↓↓↓

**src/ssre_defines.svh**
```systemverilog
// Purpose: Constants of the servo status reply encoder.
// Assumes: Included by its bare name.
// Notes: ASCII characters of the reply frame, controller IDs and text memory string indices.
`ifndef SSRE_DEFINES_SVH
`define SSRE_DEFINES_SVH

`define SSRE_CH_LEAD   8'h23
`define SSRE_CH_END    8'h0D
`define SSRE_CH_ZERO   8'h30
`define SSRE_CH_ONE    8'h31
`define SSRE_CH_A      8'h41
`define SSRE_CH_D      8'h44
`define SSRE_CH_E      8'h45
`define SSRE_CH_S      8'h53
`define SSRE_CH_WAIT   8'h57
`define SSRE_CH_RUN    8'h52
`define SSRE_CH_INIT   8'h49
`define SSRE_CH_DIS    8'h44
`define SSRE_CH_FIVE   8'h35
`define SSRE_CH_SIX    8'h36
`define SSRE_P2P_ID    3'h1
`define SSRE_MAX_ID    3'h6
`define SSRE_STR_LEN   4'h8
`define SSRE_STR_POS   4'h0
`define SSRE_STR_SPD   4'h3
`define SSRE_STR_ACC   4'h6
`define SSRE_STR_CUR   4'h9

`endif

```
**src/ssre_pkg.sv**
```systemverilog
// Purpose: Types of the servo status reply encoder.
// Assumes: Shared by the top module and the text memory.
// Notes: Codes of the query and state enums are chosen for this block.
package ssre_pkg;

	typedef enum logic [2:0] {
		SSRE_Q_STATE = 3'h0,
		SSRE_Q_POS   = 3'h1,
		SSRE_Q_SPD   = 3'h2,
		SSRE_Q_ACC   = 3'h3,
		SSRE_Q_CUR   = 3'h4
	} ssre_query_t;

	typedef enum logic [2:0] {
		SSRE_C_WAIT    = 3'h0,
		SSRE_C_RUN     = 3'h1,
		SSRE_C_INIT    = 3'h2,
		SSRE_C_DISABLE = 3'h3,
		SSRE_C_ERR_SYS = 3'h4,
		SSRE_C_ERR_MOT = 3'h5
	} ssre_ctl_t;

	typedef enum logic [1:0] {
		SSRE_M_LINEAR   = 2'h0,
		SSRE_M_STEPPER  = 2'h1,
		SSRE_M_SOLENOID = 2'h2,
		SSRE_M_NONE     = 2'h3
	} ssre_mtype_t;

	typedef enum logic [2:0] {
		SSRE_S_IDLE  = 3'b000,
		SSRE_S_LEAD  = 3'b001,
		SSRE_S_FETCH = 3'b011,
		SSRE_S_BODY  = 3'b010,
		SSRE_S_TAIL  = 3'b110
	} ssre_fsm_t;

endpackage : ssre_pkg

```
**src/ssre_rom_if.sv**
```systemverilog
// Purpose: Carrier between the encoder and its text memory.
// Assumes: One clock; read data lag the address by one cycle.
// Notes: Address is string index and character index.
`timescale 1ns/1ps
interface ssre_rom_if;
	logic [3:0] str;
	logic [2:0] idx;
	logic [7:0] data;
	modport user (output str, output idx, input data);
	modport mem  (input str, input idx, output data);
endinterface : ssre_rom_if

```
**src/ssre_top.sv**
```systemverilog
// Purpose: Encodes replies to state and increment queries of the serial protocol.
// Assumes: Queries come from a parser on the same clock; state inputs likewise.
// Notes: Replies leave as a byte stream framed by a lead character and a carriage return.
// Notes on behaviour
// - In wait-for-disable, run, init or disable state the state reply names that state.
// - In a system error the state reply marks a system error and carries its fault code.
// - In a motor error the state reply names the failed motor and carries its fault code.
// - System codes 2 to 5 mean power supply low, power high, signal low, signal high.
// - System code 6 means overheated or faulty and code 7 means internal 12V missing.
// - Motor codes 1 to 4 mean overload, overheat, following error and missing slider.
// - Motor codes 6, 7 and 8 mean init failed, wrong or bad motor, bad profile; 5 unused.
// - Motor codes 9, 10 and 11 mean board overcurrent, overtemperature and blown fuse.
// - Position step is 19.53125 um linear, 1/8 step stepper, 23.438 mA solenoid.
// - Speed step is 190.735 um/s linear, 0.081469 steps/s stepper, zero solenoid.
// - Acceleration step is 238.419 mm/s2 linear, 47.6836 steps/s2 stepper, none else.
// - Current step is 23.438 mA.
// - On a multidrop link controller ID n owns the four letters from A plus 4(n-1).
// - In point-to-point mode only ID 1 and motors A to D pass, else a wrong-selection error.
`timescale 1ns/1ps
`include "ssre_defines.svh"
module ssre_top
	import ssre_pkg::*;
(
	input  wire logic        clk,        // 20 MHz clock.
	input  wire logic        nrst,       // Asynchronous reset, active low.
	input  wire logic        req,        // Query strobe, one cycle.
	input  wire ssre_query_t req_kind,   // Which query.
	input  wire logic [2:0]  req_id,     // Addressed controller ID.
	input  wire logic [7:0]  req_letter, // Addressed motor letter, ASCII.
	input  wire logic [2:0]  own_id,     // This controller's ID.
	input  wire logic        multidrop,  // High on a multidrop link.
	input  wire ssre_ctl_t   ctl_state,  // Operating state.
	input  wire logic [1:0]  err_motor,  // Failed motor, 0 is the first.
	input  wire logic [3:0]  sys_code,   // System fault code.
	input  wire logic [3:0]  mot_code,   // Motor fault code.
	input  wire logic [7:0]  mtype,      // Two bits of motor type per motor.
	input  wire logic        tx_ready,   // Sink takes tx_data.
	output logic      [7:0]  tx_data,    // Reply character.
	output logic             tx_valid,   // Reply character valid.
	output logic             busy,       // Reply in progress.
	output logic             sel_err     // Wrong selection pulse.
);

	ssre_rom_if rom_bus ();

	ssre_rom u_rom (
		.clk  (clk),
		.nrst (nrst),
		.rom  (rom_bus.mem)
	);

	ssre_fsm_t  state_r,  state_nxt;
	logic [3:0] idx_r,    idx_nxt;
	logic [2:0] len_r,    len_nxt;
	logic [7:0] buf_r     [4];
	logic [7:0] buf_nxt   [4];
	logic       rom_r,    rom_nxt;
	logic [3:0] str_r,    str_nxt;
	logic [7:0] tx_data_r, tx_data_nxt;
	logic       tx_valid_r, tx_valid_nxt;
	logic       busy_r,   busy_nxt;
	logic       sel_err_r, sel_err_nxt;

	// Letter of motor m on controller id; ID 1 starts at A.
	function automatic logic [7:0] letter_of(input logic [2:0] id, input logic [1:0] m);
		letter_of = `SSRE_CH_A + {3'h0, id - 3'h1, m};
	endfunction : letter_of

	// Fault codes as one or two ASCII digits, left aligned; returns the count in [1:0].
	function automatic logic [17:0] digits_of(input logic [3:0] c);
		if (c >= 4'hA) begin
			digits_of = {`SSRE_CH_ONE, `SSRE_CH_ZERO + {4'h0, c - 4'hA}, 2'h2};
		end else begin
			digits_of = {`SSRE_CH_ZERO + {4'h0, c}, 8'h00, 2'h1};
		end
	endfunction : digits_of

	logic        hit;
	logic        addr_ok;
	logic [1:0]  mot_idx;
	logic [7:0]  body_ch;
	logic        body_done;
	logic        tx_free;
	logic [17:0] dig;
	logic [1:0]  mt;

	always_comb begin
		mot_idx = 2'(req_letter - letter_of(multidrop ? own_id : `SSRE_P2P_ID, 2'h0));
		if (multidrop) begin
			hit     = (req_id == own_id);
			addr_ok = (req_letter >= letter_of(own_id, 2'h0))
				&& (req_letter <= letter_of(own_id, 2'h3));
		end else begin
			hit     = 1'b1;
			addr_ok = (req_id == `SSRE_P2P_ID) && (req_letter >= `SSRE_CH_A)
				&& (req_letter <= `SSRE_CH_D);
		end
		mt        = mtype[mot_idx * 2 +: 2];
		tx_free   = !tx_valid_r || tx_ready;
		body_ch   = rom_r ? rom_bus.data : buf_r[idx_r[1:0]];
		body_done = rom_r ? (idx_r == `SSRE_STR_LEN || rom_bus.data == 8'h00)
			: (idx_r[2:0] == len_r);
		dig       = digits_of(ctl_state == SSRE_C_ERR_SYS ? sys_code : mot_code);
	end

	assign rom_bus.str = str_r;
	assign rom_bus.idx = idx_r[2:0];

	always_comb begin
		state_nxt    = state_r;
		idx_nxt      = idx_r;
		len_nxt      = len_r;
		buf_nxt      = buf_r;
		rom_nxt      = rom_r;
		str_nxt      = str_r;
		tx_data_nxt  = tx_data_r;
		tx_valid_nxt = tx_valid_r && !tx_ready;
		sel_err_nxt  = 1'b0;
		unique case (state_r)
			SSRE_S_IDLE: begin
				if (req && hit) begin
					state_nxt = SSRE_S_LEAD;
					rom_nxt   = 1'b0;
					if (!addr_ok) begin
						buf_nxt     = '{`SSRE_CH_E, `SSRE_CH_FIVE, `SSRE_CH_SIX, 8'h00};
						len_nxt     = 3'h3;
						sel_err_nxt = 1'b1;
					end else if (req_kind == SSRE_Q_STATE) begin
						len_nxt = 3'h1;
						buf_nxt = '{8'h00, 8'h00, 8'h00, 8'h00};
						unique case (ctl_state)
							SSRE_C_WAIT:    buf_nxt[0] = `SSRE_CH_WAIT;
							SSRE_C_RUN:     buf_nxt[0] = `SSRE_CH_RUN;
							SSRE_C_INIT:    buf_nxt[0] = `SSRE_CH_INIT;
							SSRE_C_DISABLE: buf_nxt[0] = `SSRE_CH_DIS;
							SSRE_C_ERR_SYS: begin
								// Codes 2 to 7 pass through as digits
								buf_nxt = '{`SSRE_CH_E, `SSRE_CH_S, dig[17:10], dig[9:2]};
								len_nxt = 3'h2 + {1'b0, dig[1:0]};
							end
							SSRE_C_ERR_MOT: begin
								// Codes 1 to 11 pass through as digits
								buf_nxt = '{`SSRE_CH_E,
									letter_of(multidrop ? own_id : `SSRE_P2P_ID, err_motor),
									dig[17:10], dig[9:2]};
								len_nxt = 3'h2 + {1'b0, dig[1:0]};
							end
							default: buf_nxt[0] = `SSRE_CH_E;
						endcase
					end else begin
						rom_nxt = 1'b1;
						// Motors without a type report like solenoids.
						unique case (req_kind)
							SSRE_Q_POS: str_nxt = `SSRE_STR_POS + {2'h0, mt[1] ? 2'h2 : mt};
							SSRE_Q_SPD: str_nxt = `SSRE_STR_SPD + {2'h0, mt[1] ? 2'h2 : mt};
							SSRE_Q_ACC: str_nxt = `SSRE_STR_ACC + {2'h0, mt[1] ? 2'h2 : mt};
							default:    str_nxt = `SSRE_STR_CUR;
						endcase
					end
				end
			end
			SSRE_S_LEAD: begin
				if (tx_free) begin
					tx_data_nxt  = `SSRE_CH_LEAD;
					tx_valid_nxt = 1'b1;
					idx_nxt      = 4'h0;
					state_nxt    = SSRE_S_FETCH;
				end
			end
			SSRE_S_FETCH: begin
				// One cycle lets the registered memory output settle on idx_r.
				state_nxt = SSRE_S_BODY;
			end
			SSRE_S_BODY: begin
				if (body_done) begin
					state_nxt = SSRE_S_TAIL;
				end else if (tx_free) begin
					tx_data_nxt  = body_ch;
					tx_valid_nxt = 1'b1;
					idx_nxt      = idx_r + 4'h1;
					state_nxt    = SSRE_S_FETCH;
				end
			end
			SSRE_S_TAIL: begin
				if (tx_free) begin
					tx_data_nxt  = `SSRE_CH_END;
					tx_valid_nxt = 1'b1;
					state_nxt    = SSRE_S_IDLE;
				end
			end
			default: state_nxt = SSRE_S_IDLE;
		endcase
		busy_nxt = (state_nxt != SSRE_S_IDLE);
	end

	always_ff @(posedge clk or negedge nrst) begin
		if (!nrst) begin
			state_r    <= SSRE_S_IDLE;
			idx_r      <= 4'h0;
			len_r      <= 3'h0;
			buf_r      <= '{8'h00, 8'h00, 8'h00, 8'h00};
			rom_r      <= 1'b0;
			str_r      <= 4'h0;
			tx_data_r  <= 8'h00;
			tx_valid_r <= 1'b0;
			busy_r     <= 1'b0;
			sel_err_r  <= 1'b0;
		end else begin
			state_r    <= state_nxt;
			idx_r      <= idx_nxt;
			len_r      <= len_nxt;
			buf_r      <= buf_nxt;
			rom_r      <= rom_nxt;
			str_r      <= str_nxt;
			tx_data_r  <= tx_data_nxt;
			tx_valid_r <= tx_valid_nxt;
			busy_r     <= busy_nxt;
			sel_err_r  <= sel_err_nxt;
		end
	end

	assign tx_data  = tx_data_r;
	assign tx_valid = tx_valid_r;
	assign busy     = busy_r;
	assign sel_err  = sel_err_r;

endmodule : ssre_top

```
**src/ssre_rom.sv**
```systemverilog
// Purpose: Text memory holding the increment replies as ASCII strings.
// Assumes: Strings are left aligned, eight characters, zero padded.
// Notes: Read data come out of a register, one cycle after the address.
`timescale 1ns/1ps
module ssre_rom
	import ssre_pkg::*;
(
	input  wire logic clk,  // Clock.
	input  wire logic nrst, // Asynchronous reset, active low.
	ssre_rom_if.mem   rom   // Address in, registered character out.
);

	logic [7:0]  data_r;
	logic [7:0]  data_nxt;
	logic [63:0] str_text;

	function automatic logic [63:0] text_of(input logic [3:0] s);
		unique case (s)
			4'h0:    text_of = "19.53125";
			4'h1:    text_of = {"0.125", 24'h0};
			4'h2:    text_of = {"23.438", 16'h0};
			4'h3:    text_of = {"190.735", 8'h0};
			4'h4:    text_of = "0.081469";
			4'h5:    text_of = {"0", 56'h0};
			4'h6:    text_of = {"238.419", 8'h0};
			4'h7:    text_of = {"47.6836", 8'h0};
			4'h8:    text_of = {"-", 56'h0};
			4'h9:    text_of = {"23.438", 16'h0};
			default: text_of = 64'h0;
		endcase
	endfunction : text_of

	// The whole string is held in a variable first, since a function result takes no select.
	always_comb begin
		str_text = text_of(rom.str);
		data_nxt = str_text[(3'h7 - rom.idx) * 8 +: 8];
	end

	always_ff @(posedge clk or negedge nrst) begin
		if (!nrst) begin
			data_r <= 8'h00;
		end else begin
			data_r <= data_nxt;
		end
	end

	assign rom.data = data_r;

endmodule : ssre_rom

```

↑↑↑

▶ Assigned task: When a line in the listing above holds "ASCII", include it in the tally; report only the tally.

▶ Response for this exercise: 4